Corona and the Climate: 5 Lessons We Can Learn

Virus pandemic, global heating, species extinction. We are in the midst of several global crises. All of them cost lives. All demand quick answers. What follows is an attempt to learn from their comparison. Victims, however, are beyond comparison.

Miriam Meissner

Source: Wikimedia

1. If we want, we can.

Companies switch to home office. Car producers stop their production. Factories close. Air traffic is restricted. Governments – even Trump – declare  a state of emergency. The whole world applies the emergency brake. What climate scientists, activists and NGOs have been fighting for over decades suddenly becomes possible within a matter of days, if not hours. If we want, we can intervene – radically – to flatten the Corona curve. Our global CO2 emissions curve, in contrast, remains anything but flat. CO2 emissions have increased by around 60% since the 1990s. Despite the Paris climate agreement, this trend continues. Compared with this, our collective response to Corona is significantly more determined. The question thus arises: Do we really want to tackle global heating, or have we just pretended so far?

2. We are not really taking the climate crisis seriously.

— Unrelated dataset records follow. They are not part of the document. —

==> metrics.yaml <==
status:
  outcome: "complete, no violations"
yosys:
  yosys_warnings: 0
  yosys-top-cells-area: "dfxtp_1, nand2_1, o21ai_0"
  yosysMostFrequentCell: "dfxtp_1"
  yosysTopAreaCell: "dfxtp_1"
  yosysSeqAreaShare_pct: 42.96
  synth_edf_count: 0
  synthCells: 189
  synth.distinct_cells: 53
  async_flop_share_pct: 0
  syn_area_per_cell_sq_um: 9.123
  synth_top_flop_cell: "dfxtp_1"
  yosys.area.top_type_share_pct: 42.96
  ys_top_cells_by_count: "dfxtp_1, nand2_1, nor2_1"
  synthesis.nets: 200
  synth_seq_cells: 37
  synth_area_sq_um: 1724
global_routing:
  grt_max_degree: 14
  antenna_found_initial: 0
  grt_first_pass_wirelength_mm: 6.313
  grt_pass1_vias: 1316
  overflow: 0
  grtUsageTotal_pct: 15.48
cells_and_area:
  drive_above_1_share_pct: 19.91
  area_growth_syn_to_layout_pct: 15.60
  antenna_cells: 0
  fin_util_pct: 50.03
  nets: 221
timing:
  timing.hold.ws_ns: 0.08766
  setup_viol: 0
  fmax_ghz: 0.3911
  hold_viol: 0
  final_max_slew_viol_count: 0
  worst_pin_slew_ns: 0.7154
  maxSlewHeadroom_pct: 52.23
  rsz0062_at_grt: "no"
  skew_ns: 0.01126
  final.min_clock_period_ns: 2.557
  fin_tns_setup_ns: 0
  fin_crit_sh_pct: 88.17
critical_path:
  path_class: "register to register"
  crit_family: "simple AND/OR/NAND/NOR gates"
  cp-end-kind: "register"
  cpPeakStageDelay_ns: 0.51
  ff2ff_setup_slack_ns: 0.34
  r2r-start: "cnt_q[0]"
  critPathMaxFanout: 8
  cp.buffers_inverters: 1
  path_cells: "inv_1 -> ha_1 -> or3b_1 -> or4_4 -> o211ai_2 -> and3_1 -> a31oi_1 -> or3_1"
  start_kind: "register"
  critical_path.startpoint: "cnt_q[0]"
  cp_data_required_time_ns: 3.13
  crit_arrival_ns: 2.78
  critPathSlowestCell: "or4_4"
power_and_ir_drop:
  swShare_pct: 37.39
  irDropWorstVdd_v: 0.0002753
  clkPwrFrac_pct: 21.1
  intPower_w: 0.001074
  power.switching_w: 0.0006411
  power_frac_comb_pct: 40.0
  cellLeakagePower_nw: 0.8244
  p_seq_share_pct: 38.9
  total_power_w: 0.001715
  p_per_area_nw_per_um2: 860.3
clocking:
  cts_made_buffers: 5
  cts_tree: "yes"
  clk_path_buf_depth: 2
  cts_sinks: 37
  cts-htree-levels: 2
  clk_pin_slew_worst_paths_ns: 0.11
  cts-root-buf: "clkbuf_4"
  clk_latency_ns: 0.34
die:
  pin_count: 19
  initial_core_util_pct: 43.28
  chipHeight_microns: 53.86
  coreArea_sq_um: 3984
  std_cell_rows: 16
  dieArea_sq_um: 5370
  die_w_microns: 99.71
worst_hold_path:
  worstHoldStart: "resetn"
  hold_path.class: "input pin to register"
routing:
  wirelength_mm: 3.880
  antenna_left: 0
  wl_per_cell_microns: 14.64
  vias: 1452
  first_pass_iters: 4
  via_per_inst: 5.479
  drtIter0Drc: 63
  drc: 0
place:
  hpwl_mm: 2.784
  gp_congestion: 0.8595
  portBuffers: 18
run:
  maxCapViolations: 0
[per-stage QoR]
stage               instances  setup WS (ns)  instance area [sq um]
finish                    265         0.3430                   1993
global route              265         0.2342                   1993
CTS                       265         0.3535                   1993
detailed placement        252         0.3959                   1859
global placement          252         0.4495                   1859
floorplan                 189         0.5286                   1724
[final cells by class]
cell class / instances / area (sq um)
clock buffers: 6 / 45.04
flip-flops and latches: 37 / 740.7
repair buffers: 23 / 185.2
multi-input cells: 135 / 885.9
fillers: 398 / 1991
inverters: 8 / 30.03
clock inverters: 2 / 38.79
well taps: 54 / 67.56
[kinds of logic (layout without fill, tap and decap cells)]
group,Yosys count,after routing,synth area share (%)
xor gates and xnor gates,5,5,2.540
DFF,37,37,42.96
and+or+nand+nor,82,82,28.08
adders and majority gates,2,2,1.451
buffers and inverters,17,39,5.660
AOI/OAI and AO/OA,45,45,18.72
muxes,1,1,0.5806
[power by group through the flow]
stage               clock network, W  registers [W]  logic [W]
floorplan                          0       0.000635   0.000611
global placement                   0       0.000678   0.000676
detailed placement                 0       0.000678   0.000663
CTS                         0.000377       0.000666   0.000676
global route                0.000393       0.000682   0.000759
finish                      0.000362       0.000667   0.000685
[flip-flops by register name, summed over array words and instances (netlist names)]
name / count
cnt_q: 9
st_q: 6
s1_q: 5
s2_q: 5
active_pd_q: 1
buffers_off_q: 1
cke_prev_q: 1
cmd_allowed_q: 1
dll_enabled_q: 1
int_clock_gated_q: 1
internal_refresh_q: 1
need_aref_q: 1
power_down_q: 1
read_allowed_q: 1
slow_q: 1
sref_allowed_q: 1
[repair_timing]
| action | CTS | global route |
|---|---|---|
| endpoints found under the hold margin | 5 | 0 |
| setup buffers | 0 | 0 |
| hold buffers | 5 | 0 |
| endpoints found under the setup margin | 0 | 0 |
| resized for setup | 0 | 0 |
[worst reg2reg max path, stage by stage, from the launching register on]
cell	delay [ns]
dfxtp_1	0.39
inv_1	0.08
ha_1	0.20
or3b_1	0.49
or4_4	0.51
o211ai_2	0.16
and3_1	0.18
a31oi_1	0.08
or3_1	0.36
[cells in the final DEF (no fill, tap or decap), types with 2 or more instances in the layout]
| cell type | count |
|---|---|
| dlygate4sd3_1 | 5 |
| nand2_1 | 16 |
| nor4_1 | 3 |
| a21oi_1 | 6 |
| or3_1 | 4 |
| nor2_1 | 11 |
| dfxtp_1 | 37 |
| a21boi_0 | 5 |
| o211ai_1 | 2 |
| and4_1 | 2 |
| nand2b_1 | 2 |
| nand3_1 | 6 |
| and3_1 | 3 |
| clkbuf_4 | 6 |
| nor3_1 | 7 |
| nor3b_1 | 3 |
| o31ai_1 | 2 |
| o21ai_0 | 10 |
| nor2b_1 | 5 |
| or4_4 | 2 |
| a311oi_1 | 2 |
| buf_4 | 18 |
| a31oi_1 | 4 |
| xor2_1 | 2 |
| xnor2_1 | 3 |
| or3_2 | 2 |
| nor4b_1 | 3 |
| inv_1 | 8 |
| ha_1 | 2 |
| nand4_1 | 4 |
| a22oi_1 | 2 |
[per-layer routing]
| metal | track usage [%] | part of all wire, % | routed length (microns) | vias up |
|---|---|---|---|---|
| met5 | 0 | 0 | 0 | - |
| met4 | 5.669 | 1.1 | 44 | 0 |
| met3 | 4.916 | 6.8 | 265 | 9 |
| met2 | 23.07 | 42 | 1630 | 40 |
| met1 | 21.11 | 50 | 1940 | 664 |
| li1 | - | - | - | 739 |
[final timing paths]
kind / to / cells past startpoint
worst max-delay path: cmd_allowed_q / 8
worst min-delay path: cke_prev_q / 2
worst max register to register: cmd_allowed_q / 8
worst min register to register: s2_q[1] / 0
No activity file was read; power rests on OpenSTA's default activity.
## src/core/fpt_pkg.sv

```systemverilog
package fpt_pkg;
  // Register word addresses (byte addresses on an 8-bit bus)
  localparam logic [7:0] ADDR_CTRL = 8'h00;
  localparam logic [7:0] ADDR_STATUS = 8'h04;
  localparam logic [7:0] ADDR_CHAR = 8'h08;
  localparam logic [7:0] ADDR_COUNT = 8'h0c;
  localparam logic [7:0] ADDR_PWR_BASE = 8'h10;
  localparam logic [7:0] ADDR_CLK_BASE = 8'h20;
  // Control field positions
  localparam int CTRL_GO_BIT = 0;
  localparam int CTRL_TYPE_LSB = 1;
  // Object tags
  localparam logic [7:0] TAG_TEMPLATE = 8'ha5;
  localparam logic [7:0] TAG_CHAR = 8'h80;
  localparam logic [7:0] TAG_POWER = 8'h81;
  localparam logic [7:0] TAG_MINCLK = 8'h82;
  localparam logic [7:0] TAG_MEMORY = 8'h83;
  localparam logic [7:0] TAG_DETAILS = 8'h84;
  localparam logic [7:0] TAG_RESERVED = 8'h85;
  localparam logic [7:0] TAG_MAXSIZE = 8'h86;
  localparam logic [1:0] PRIVATE_MARK = 2'h3;
  // Fixed nested lengths
  localparam logic [7:0] LEN_CHAR = 8'h01;
  localparam logic [7:0] LEN_POWER = 8'h03;
  // Value ranges
  localparam logic [7:0] PWR_MIN = 8'h01;
  localparam logic [7:0] PWR_MAX = 8'h3c;
  localparam logic [7:0] FREQ_MIN = 8'h0a;
  localparam logic [7:0] FREQ_NONE = 8'hff;
  // Characteristics byte bit positions
  localparam int CH_STOP = 0;
  localparam int CH_RSV_LO = 1;
  localparam int CH_HIGH = 2;
  localparam int CH_LOW = 3;
  localparam int CH_CLASS_A = 4;
  localparam int CH_CLASS_B = 5;
  localparam int CH_CLASS_C = 6;
  localparam int CH_RSV_HI = 7;
  // Storage depth for repeated objects
  localparam int ENTRIES = 4;
  // Kind of file whose parameters are parsed
  typedef enum logic [2:0] {
    FT_MASTER,
    FT_DIRECTORY,
    FT_APPDIR,
    FT_ELEM_PLAIN,
    FT_ELEM_BERTLV
  } fpt_ftype_t;
endpackage

```

## src/core/fpt_parser.sv

```systemverilog
// Function
// Template is tag A5, length, nested objects
// Private tags after defined ones are tolerated
// Repeated tags must be contiguous, kept ordered
// Tag 82 only for application directory
// Tag 83 required for BER-TLV file
// Tags 84, 85 only and always BER-TLV
// Tag 86 optional, BER-TLV file only
// Several power and clock objects all stored; only the first 4 of each are kept here, later ones dropped
// Characteristics: tag 80, length 01, one byte
// b1 set: stop either level, b3/b4 preference
// b1 clear: stop only at b3/b4 level
// b5, b6, b7 flag classes A, B, C
// Card keeps characteristics b8 and b2 zero
// Power object: tag 81, length 03, three bytes
// Consumption in mA on b6..b1
// Consumption 00, FF or above 3C ignored
// Terminal rescales consumption to current class; not done here, raw value read out
// Frequency in 0,1 MHz steps, FF none
// Consumption measured at reference or maximum clock
// Voltage class byte uses reset class layout
// Skip unknown tags; flag length overrun
//
// Design decisions made here: the plain strobed port and the register addresses.
`timescale 1ns/1ps
`default_nettype none
module fpt_parser (
  input wire logic clk_sys,
  input wire logic arst_n,
  input wire logic [7:0] regAddr,
  input wire logic [31:0] regWrData,
  input wire logic regWrite,
  input wire logic regRead,
  output logic [31:0] regRdData,
  input wire logic inValid,
  input wire logic [7:0] inData,
  output logic parseBusy,
  output logic parseDone,
  output logic parseError
);
  import fpt_pkg::*;

  // ****************************************
  // State
  // ****************************************
  typedef enum {
    S_IDLE,
    S_TAG,
    S_TLEN,
    S_NTAG,
    S_NLEN,
    S_NVAL,
    S_DONE
  } fpt_state_t;

  typedef struct packed {
    logic [7:0] vclass;
    logic [7:0] value;
    logic [7:0] freq;
  } fpt_pwr_t;

  typedef struct packed {
    fpt_state_t st;
    logic [2:0] fType;
    logic [7:0] tRem;
    logic [7:0] nRem;
    logic [7:0] nTag;
    logic [1:0] nIdx;
    logic [7:0] lastTag;
    logic [6:0] seen;
    logic privSeen;
    logic errOverrun;
    logic errGroup;
    logic errLen;
    logic errPresence;
    logic errReserved;
    logic errOrder;
    logic errTemplate;
    logic [7:0] charByte;
    logic charValid;
    fpt_pwr_t [ENTRIES-1:0] pwr;
    logic [2:0] pwrCnt;
    logic [ENTRIES-1:0][7:0] clk;
    logic [2:0] clkCnt;
    logic [7:0] tmpClass;
    logic [7:0] tmpVal;
    logic [31:0] rdData;
    logic busy;
    logic done;
    logic anyErr;
  } fpt_regs_t;

  fpt_regs_t s_r;
  fpt_regs_t s_nxt;

  // ****************************************
  // Decoding helpers
  // ****************************************
  // Index of a defined nested tag inside the seen mask, 7 for others
  function automatic logic [2:0] tagIndex(input logic [7:0] tag);
    if (tag >= TAG_CHAR && tag <= TAG_MAXSIZE)
      return tag[2:0];
    return 3'h7;
  endfunction

  // Consumption byte usable only inside the documented range
  function automatic logic pwrUsable(input logic [7:0] v);
    return (v >= PWR_MIN) && (v <= PWR_MAX);
  endfunction

  // Presence check of nested objects against the file kind
  function automatic logic presenceBad(input logic [6:0] seen, input logic [2:0] ft);
    logic ber;
    logic app;
    ber = (ft == 3'(FT_ELEM_BERTLV));
    app = (ft == 3'(FT_APPDIR));
    presenceBad = 1'b0;
    if (seen[1] && !app)
      presenceBad = 1'b1;
    if (seen[2] && !app)
      presenceBad = 1'b1;
    if (ber && !seen[3])
      presenceBad = 1'b1;
    if (seen[3] && ft == 3'(FT_ELEM_PLAIN))
      presenceBad = 1'b1;
    if (ber != seen[4] || ber != seen[5])
      presenceBad = 1'b1;
    if (seen[6] && !ber)
      presenceBad = 1'b1;
  endfunction

  // ****************************************
  // Next state
  // ****************************************
  always_comb
  begin
    logic [2:0] idx;
    logic [7:0] dec;
    s_nxt = s_r;
    idx = tagIndex(s_r.nTag);
    dec = 8'h00;
    // A GO write to ADDR_CTRL arms the parser; a new run clears all results
    if (regWrite && regAddr == ADDR_CTRL && regWrData[CTRL_GO_BIT])
    begin
      s_nxt = '0;
      s_nxt.fType = regWrData[CTRL_TYPE_LSB +: 3];
      s_nxt.st = S_TAG;
      s_nxt.busy = 1'b1;
    end
    else if (inValid && s_r.busy)
    begin
      if (s_r.st != S_TAG && s_r.st != S_TLEN)
        s_nxt.tRem = s_r.tRem - 8'h01;
      case (s_r.st)
        S_TAG:
        begin
          if (inData == TAG_TEMPLATE)
            s_nxt.st = S_TLEN;
          else
          begin
            s_nxt.errTemplate = 1'b1;
            s_nxt.st = S_DONE;
          end
        end
        S_TLEN:
        begin
          s_nxt.tRem = inData;
          s_nxt.st = (inData == 8'h00) ? S_DONE : S_NTAG;
        end
        S_NTAG:
        begin
          s_nxt.nTag = inData;
          s_nxt.lastTag = inData;
          s_nxt.nIdx = 2'h0;
          // A repeat after another tag breaks the grouping
          if (s_r.lastTag != inData && tagIndex(inData) != 3'h7 && s_r.seen[tagIndex(inData)])
            s_nxt.errGroup = 1'b1;
          if (inData[7:6] == PRIVATE_MARK)
            s_nxt.privSeen = 1'b1;
          else if (s_r.privSeen)
            s_nxt.errOrder = 1'b1;
          if (tagIndex(inData) != 3'h7)
            s_nxt.seen[tagIndex(inData)] = 1'b1;
          if (s_r.tRem == 8'h01)
          begin
            s_nxt.errOverrun = 1'b1;
            s_nxt.st = S_DONE;
          end
          else
            s_nxt.st = S_NLEN;
        end
        S_NLEN:
        begin
          s_nxt.nRem = inData;
          if ((s_r.nTag == TAG_CHAR && inData != LEN_CHAR) ||
              (s_r.nTag == TAG_POWER && inData != LEN_POWER) ||
              (s_r.nTag == TAG_MINCLK && inData != LEN_CHAR))
            s_nxt.errLen = 1'b1;
          if (inData > s_r.tRem - 8'h01)
          begin
            s_nxt.errOverrun = 1'b1;
            s_nxt.st = S_DONE;
          end
          else if (inData == 8'h00)
            s_nxt.st = (s_r.tRem == 8'h01) ? S_DONE : S_NTAG;
          else
            s_nxt.st = S_NVAL;
        end
        S_NVAL:
        begin
          s_nxt.nRem = s_r.nRem - 8'h01;
          s_nxt.nIdx = s_r.nIdx + 2'h1;
          // Unknown and private bodies are only counted through
          if (!s_r.errLen)
          begin
            if (idx == 3'h0)
            begin
              s_nxt.charByte = inData;
              s_nxt.charValid = 1'b1;
              if (inData[CH_RSV_HI] || inData[CH_RSV_LO])
                s_nxt.errReserved = 1'b1;
            end
            if (idx == 3'h1 && s_r.nIdx == 2'h0)
              s_nxt.tmpClass = inData;
            if (idx == 3'h1 && s_r.nIdx == 2'h1)
              s_nxt.tmpVal = inData;
            // Extra occurrences beyond the store are dropped, not overwritten
            if (idx == 3'h1 && s_r.nIdx == 2'h2 && s_r.pwrCnt < 3'(ENTRIES))
            begin
              s_nxt.pwr[s_r.pwrCnt[1:0]] = '{s_r.tmpClass, s_r.tmpVal, inData};
              s_nxt.pwrCnt = s_r.pwrCnt + 3'h1;
            end
            if (idx == 3'h2 && s_r.clkCnt < 3'(ENTRIES))
            begin
              s_nxt.clk[s_r.clkCnt[1:0]] = inData;
              s_nxt.clkCnt = s_r.clkCnt + 3'h1;
            end
          end
          if (s_r.nRem == 8'h01)
            s_nxt.st = (s_r.tRem == 8'h01) ? S_DONE : S_NTAG;
        end
        default:
          s_nxt.st = s_r.st;
      endcase
    end
    // Completion: evaluate presence on reaching S_DONE, at template end or after an overrun
    if (s_r.busy && s_r.st == S_DONE)
    begin
      s_nxt.busy = 1'b0;
      s_nxt.done = 1'b1;
      s_nxt.errPresence = !s_r.errTemplate && presenceBad(s_r.seen, s_r.fType);
    end
    s_nxt.anyErr = s_nxt.errOverrun | s_nxt.errGroup | s_nxt.errLen | s_nxt.errPresence |
                   s_nxt.errReserved | s_nxt.errOrder | s_nxt.errTemplate;

    // ****************************************
    // Register reads, data one cycle later
    // ****************************************
    s_nxt.rdData = 32'h0000_0000;
    if (regRead)
    begin
      case (regAddr)
        ADDR_CTRL:
          s_nxt.rdData = {28'h0000000, s_r.fType, 1'b0};
        ADDR_STATUS:
          s_nxt.rdData = {21'h000000, s_r.privSeen, s_r.errTemplate, s_r.errOrder, s_r.errReserved,
                          s_r.errPresence, s_r.errLen, s_r.errGroup, s_r.errOverrun,
                          s_r.anyErr, s_r.done, s_r.busy};
        ADDR_CHAR:
        begin
          // Decoded clock stop view; level codes 11 read as reserved
          dec[0] = s_r.charByte[CH_STOP];
          dec[1] = s_r.charByte[CH_HIGH] && !s_r.charByte[CH_LOW];
          dec[2] = s_r.charByte[CH_LOW] && !s_r.charByte[CH_HIGH];
          dec[3] = s_r.charByte[CH_HIGH] && s_r.charByte[CH_LOW];
          dec[4] = !s_r.charByte[CH_STOP] && !s_r.charByte[CH_HIGH] && !s_r.charByte[CH_LOW];
          dec[7:5] = {s_r.charByte[CH_CLASS_C], s_r.charByte[CH_CLASS_B], s_r.charByte[CH_CLASS_A]};
          s_nxt.rdData = {15'h0000, s_r.charValid, dec, s_r.charByte};
        end
        ADDR_COUNT:
          s_nxt.rdData = {17'h00000, s_r.seen, 1'b0, s_r.clkCnt, 1'b0, s_r.pwrCnt};
        default:
        begin
          for (int i = 0; i < ENTRIES; i++)
          begin
            if (regAddr == ADDR_PWR_BASE + 8'(4 * i))
              s_nxt.rdData = {5'h00, pwrUsable(s_r.pwr[i].value),
                              (s_r.pwr[i].freq == FREQ_NONE),
                              (s_r.pwr[i].freq >= FREQ_MIN),
                              s_r.pwr[i].vclass, 2'h0, s_r.pwr[i].value[5:0],
                              s_r.pwr[i].freq};
            if (regAddr == ADDR_CLK_BASE + 8'(4 * i))
              s_nxt.rdData = {22'h000000, (s_r.clk[i] == FREQ_NONE), (s_r.clk[i] >= FREQ_MIN), s_r.clk[i]};
          end
        end
      endcase
    end
  end

  // ****************************************
  // Registers
  // ****************************************
  always_ff @(posedge clk_sys or negedge arst_n)
  begin
    if (!arst_n)
      s_r <= '0;
    else
      s_r <= s_nxt;
  end

  // Outputs straight from flops
  assign regRdData = s_r.rdData;
  assign parseBusy = s_r.busy;
  assign parseDone = s_r.done;
  assign parseError = s_r.anyErr;
endmodule
`default_nettype wire

```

Millions of people and animals are dying – already – from extreme weather, forest fires, droughts, crop failures and other consequences of global heating, pollution and resource exploitation. The WHO estimates that air pollution alone kills 7 million people each year. Plant and animal species are going extinct at rates unprecedented in human history – and nothing can bring them back. Currently, strict regulations to counteract these problems are usually dismissed as intolerable interferences with individual and market freedoms. In contrast, rules and restrictions to counteract Corona tend to be welcomed. At times, it seems as if countries were competing over who implements the strictest, most consistent crisis measures to protect their citizens. This works because Corona is taken seriously as a crisis. Environmental problems, in contrast, are often referred to as crises, but they are not treated as such – notwithstanding the fact that scientists expect global heating to be far more dangerous in the long run than Corona. 

3. Postgrowth is the most effective climate policy.

Corona temporarily achieves what decades of climate negotiations left to be desired. CO2 emissions in China, for example, have decreased by a quarter so far. Why? Because industry shuts down. Because people stay at home instead of traveling or consuming. Both scientists and policymakers know perfectly well that green growth, which seeks to decouple economic growth from its negative ecological impacts, does not work. Intergovernmental organizations such as the EEB, the EEA and the IPBES all agree on this point. Unfortunately however, this crucial insight has not yet reached politics and public debate. ‘Full growth ahead!’ seems to remain the consensus. Business lobbies are already lining up to demand Corona-subsidies, to prevent a recession. In the context of the climate crisis, however, stimulating further growth is like throwing wild Corona-parties while at the same time giving all party guests fancy vitamin pills. The latter could potentially slow down the infection rate. Overall, however, the strategy leads to disaster.

4. Global risks require a collective response.

Corona shows that individual measures can do little to encounter global health and environmental risks. Sure, it helps if individuals wash their hands. Yet, this won’t contain a pandemic – not if everyone has to keep on attending work or school. Global risks require collective, coordinated action. To that end, our common institutions – associations, companies and above all the state – must seek to ensure that everyone can and does move along. This applies to both Corona and the climate crisis. What good does it do if those who can afford it drive electric cars while all others remain dependent on their petrol-engined vehicles to commute to work? What good does it do if the green-minded live sustainably, while all others go on wasting our collectively remaining CO2 budget (which is small)? Unfortunately, we are not used to orienting our actions towards the common good. Our economic system demands that we conceive of ourselves as consumers and competitors – as homines economici. What Corona demonstrates now is that, in times of crisis, homines economici at best benefit the toilet paper industry.

5. Our vulnerability is growing and unevenly distributed. A UBI would help.

Corona has sharpened our sense of vulnerability – even in this rich and spoiled corner of the world. Christina Figueres, former UN Climate Chief, recently warned ‘Expect more disease outbreaks if we continue to deny, delude and delay on climate change’. In this context, it’s important to keep in mind that extreme events do not affect us equally. Corona poses different risks to youth than it does to the elderly. Quarantine measures have a different impact on the mid-sized sector and the self-employed than on multinationals and employees. Loss of income affects property owners differently than it affects tenants. A universal basic income (UBI) could alleviate these inequalities. In addition, it helps us to leave myths of green growth behind in order to finally initiate an effective postgrowth-oriented climate policy. In times of global risks, we need a politics that effectively averts avoidable harm, and equitably distributes the unavoidable.